PROBLEM TO WORK ON
Below are records; copy every line among them that contains the word "closed".

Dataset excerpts
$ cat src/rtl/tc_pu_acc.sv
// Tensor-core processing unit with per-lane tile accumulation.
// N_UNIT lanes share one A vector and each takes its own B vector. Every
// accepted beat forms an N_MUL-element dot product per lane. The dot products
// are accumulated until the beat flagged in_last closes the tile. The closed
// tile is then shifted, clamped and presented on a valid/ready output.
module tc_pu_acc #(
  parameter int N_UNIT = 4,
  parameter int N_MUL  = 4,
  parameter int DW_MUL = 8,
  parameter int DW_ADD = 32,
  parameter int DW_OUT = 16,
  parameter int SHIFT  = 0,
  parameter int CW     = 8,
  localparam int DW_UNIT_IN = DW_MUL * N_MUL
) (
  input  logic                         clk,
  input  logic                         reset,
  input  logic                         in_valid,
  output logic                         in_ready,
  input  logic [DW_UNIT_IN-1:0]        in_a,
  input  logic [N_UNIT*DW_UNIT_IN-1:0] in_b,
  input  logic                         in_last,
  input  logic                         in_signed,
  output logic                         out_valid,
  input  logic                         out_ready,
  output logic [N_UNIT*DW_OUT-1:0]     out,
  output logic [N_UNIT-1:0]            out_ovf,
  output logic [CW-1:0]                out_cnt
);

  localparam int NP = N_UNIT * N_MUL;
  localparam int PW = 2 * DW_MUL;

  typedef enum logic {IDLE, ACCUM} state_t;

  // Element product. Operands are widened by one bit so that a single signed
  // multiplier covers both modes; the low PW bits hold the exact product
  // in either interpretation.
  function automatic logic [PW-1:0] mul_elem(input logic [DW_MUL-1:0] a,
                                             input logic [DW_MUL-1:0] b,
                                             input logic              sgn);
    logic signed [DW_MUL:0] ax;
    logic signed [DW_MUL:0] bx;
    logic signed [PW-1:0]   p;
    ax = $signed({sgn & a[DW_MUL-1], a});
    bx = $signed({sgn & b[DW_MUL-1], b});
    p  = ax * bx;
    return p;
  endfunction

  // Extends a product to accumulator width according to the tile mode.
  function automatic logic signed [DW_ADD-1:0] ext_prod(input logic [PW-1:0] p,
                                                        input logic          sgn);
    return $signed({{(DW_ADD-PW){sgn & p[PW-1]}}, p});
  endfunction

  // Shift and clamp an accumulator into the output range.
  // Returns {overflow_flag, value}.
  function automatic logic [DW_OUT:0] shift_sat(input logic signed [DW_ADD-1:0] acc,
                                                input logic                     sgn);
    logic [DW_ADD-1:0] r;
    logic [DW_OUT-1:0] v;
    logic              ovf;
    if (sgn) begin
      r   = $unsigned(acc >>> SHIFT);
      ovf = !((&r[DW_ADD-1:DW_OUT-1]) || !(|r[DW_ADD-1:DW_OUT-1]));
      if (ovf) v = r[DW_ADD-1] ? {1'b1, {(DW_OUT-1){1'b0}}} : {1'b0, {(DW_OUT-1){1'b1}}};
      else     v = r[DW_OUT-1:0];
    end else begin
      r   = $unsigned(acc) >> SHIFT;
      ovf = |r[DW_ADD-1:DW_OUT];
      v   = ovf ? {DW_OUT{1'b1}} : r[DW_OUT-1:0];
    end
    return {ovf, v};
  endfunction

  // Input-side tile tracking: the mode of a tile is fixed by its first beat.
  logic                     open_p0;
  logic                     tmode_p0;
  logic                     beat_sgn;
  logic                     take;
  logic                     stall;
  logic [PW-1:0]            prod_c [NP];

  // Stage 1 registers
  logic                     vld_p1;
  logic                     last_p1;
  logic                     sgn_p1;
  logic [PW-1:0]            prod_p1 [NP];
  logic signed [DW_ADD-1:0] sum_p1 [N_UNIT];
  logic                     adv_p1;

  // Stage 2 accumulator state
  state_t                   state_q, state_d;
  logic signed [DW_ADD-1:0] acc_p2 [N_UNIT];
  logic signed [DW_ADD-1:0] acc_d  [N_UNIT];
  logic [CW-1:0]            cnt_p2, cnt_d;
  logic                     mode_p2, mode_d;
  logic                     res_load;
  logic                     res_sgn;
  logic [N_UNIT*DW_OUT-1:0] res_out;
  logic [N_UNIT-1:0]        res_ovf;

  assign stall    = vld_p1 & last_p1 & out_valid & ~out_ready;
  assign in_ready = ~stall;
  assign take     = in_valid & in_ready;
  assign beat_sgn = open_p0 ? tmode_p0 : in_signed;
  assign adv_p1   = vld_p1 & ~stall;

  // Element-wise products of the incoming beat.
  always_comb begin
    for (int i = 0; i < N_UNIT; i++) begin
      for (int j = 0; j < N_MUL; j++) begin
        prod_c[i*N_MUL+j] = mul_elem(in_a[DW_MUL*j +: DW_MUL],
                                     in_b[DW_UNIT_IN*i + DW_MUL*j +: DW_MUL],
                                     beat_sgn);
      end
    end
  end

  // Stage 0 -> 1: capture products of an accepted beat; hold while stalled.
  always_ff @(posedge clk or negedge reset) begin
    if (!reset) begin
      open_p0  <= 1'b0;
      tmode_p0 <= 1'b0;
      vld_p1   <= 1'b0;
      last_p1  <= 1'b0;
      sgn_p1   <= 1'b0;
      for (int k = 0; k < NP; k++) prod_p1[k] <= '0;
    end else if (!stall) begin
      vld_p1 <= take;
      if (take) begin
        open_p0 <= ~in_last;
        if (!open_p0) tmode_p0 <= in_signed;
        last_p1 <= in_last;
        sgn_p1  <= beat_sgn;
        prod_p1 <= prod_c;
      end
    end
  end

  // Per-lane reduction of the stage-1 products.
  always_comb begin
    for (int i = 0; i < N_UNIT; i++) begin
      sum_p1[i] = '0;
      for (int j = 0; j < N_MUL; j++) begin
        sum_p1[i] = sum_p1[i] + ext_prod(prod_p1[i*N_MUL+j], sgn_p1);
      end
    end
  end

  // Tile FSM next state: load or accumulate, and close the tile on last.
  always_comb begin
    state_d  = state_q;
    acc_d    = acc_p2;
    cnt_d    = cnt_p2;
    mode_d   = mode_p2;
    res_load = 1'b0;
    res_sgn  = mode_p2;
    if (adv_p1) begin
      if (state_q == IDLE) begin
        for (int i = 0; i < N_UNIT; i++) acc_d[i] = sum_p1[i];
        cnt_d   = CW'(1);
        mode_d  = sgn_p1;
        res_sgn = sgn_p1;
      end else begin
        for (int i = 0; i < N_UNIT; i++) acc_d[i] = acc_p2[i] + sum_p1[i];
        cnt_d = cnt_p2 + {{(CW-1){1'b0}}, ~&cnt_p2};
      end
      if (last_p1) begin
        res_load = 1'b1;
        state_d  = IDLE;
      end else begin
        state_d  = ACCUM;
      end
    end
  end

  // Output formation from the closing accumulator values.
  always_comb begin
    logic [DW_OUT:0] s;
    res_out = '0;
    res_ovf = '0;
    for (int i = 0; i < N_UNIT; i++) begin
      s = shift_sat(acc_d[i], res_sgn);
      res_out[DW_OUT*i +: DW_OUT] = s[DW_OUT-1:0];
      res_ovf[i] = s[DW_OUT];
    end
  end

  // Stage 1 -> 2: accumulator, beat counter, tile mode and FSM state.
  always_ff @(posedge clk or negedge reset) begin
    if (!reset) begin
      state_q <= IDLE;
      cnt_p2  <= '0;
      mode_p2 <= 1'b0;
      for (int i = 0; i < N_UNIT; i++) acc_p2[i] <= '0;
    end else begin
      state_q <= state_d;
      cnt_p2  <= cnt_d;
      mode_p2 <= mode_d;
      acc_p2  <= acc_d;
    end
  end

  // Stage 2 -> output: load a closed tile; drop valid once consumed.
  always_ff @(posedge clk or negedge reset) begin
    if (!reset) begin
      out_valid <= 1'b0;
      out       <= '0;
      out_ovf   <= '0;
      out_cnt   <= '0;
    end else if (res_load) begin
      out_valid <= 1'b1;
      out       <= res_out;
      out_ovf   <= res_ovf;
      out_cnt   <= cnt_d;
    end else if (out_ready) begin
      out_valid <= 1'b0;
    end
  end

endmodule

ANSWER BELOW
// are accumulated until the beat flagged in_last closes the tile. The closed
  // Stage 2 -> output: load a closed tile; drop valid once consumed.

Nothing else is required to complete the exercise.